Information provided START

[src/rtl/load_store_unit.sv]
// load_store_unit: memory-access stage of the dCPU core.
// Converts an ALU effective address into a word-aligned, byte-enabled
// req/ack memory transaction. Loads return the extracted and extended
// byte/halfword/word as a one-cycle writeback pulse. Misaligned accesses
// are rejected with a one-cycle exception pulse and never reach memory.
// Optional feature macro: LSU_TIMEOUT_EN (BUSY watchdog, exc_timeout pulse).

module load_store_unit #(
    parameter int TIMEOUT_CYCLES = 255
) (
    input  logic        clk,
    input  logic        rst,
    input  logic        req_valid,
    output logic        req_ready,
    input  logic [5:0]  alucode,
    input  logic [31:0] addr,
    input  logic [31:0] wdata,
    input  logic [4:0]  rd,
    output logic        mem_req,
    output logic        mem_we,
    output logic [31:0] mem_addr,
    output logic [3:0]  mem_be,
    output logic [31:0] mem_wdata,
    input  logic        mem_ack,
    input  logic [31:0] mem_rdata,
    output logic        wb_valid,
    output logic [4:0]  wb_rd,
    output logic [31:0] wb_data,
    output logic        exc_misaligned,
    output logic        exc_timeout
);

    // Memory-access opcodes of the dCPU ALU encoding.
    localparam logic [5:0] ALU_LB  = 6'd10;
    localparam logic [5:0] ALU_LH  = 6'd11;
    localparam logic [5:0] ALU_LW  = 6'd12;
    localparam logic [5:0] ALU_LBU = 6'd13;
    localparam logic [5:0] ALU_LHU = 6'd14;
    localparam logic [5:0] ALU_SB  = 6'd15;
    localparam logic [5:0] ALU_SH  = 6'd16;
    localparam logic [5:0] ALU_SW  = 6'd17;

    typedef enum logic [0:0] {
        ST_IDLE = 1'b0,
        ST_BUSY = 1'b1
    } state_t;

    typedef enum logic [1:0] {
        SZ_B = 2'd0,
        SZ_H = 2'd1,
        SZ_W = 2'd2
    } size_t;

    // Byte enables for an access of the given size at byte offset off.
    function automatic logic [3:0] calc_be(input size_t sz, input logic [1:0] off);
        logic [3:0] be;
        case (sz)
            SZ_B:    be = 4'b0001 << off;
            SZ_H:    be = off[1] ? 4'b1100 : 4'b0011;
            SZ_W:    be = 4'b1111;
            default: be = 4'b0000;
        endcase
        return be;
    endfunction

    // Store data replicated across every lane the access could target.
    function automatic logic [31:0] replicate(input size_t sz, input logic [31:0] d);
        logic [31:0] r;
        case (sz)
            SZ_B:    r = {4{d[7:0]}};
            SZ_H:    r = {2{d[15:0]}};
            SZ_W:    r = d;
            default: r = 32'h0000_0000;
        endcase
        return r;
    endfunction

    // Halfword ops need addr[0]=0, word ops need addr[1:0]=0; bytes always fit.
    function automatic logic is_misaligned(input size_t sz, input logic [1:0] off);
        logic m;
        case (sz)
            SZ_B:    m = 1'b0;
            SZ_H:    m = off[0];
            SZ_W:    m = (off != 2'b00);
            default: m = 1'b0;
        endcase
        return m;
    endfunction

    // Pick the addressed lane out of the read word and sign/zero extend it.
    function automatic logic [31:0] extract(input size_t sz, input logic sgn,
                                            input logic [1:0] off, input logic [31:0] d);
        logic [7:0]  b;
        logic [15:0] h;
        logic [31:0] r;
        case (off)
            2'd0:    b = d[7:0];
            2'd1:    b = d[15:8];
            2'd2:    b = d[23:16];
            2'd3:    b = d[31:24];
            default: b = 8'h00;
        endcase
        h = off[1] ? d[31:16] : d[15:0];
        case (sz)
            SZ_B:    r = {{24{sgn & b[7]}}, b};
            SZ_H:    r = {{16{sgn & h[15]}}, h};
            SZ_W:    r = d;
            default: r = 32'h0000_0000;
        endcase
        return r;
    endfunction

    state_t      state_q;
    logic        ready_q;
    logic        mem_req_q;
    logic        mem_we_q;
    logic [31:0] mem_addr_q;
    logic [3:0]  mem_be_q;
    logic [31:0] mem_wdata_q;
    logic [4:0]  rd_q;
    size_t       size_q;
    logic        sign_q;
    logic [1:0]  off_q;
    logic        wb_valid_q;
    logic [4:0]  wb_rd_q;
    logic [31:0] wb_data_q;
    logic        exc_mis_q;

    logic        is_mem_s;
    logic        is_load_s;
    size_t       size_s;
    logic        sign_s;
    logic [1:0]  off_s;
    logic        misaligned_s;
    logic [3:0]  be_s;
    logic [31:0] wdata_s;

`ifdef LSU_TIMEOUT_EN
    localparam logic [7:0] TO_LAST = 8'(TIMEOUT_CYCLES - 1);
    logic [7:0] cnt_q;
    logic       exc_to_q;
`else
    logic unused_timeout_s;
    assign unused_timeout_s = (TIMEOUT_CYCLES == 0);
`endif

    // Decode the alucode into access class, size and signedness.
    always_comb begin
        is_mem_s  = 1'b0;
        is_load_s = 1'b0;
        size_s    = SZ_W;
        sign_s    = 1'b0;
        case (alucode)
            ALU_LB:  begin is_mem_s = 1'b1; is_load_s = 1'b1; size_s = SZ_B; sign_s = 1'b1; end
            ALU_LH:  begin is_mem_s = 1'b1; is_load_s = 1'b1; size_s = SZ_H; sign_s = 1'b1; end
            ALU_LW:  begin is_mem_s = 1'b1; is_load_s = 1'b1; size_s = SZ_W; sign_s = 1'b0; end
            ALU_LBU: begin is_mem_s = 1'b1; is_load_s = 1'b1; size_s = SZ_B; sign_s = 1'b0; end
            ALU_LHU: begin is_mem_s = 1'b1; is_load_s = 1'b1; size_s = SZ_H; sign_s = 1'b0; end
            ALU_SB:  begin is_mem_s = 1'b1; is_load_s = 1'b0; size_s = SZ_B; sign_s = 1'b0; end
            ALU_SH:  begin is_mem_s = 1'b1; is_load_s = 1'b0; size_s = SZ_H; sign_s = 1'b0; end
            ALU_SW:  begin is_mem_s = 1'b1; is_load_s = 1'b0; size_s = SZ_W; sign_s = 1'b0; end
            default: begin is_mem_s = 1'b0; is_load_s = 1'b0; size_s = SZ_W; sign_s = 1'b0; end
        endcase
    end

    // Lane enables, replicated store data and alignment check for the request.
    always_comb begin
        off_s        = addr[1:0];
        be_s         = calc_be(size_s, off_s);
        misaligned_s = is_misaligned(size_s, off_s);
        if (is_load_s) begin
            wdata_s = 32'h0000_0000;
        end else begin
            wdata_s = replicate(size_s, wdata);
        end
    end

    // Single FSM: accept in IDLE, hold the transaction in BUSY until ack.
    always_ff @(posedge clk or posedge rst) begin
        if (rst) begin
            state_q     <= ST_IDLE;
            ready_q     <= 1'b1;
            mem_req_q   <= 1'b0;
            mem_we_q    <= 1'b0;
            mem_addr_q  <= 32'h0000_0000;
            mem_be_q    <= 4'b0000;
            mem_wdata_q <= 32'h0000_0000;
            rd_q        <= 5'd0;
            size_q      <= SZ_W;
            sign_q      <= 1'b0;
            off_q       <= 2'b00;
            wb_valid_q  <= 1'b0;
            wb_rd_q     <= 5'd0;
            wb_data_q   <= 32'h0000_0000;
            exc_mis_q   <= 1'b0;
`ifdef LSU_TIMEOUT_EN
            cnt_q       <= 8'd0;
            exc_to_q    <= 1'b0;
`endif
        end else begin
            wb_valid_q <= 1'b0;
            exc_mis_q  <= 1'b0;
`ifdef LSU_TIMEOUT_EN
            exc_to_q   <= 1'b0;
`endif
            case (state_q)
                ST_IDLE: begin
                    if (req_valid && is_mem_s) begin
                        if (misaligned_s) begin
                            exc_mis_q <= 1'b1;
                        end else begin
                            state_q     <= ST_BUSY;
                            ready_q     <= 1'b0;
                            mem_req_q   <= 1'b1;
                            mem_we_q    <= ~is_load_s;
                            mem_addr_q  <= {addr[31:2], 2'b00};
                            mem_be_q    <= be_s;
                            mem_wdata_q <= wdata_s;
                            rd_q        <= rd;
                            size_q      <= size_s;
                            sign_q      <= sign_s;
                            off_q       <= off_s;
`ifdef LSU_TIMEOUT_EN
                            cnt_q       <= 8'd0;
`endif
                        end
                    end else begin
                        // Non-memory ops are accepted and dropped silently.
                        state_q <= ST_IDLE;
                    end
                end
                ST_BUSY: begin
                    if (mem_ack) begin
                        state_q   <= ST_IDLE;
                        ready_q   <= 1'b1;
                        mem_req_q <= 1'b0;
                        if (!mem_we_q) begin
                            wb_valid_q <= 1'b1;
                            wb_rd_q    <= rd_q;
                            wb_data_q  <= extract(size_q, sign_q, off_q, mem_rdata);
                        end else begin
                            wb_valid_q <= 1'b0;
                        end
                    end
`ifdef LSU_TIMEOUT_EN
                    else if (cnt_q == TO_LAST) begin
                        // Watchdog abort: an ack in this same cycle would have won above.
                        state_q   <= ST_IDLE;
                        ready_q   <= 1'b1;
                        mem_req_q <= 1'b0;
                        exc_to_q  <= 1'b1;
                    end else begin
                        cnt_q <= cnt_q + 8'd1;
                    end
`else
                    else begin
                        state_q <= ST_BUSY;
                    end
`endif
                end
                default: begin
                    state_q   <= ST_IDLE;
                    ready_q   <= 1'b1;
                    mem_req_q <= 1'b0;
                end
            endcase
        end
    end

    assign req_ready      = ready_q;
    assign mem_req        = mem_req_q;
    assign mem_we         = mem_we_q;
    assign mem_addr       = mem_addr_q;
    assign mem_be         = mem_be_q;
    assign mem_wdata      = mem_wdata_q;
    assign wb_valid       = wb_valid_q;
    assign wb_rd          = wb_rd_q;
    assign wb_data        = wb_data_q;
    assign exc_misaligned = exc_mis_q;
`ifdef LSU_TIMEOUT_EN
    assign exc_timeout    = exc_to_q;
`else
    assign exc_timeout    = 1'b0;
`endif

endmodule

Information provided END

Try it:
Each line of the entries where the string "transaction" occurs should be shown.

Solution for this problem:
// req/ack memory transaction. Loads return the extracted and extended
    // Single FSM: accept in IDLE, hold the transaction in BUSY until ack.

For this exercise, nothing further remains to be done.